* [Exercise instructions]:
What lines of the listing include the string "floorplan"? Show them all.

* [Input material]:
┄┄┄┄┄┄

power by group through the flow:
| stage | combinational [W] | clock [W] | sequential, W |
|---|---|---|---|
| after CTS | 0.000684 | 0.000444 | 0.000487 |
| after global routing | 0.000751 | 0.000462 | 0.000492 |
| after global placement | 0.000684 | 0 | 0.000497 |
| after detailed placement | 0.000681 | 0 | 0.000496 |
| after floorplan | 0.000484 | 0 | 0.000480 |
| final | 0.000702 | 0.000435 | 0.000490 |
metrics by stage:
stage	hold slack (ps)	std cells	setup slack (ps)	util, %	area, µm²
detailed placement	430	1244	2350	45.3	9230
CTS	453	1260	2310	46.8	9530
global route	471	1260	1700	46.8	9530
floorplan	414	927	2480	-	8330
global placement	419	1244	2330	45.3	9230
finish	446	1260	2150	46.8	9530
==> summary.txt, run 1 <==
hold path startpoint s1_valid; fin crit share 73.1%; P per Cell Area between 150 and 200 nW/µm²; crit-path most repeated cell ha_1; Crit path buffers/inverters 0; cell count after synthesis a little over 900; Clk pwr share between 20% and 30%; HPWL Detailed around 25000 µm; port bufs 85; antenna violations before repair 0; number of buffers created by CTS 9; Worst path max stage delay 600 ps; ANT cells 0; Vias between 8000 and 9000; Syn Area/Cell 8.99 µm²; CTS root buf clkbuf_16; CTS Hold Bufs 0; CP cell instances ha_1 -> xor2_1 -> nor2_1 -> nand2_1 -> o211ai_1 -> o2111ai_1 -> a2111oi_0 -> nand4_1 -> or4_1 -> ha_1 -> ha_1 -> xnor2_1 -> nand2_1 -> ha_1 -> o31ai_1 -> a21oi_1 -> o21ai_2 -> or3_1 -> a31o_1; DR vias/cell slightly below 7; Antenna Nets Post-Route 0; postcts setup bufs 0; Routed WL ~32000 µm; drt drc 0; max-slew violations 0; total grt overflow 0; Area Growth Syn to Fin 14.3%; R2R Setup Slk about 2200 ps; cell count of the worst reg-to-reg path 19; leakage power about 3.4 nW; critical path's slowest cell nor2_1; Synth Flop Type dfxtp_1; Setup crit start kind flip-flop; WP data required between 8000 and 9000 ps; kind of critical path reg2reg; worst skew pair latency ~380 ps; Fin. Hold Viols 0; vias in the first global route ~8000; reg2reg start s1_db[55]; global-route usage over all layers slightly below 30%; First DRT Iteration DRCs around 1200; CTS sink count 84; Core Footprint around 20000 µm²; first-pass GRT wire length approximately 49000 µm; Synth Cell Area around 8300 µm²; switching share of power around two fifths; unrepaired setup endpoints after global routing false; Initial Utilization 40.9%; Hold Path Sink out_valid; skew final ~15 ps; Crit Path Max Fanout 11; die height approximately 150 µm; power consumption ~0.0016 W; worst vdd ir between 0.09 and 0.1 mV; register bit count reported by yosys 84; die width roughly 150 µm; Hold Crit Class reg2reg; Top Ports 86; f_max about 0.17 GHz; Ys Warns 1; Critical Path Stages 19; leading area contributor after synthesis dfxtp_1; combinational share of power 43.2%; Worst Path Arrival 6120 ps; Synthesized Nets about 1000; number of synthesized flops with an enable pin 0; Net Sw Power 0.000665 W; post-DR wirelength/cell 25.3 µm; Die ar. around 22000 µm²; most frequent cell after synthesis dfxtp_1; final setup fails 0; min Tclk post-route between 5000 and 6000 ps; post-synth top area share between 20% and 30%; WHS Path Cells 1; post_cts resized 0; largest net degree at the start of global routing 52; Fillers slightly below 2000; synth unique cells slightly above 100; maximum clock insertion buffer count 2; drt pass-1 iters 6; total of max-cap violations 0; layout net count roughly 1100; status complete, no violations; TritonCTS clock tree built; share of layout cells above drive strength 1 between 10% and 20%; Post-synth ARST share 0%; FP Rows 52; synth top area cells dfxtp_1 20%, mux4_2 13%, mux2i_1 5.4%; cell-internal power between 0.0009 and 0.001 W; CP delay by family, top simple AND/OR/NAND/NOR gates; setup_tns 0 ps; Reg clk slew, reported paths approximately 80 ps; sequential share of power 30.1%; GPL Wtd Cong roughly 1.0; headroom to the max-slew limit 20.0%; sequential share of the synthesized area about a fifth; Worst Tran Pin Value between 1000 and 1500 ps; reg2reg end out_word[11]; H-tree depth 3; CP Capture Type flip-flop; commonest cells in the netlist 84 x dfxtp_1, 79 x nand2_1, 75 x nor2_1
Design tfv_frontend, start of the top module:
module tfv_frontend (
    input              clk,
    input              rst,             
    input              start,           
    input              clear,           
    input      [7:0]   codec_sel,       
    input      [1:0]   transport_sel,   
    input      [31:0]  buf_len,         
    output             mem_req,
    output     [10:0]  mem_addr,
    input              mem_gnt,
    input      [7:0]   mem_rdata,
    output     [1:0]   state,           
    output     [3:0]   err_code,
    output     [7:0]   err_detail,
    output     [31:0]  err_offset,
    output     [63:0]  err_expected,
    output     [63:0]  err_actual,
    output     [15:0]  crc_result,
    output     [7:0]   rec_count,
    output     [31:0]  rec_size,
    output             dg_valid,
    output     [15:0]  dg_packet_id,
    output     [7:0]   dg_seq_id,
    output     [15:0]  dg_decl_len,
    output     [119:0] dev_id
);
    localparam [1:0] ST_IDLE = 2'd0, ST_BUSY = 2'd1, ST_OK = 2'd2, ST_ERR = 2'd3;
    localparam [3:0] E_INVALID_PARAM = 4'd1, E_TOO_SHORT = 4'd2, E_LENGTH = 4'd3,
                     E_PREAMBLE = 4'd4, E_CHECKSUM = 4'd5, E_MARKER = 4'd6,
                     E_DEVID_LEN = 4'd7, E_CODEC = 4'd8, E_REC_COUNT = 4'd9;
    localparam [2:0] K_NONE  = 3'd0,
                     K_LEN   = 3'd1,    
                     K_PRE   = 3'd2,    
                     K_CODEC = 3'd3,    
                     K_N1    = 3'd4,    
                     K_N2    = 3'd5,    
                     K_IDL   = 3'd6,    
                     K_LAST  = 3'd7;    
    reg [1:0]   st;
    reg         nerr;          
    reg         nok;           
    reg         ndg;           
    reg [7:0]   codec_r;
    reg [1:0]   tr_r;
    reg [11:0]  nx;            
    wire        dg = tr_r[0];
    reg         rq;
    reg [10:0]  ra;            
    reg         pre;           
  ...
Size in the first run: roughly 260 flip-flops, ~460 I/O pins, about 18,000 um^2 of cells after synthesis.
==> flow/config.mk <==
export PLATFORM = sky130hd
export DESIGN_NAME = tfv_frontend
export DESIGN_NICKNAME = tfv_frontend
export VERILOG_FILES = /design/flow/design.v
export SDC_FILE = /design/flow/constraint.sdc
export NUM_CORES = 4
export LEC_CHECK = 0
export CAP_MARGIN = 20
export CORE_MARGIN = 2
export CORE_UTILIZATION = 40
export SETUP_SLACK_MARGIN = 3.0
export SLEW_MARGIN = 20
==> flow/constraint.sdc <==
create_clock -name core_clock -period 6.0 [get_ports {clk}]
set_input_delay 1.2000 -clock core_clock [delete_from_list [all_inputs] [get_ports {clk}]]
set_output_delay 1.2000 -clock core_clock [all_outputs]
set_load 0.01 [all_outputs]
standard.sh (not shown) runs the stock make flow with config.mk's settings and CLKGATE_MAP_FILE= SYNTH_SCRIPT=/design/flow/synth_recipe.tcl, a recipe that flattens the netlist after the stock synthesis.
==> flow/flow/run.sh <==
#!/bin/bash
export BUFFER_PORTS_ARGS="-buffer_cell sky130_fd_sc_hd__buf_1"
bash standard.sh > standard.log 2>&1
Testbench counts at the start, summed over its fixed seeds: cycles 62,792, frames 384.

┄┄┄┄┄┄

* [Reply]:
| after floorplan | 0.000484 | 0 | 0.000480 |
floorplan	414	927	2480	-	8330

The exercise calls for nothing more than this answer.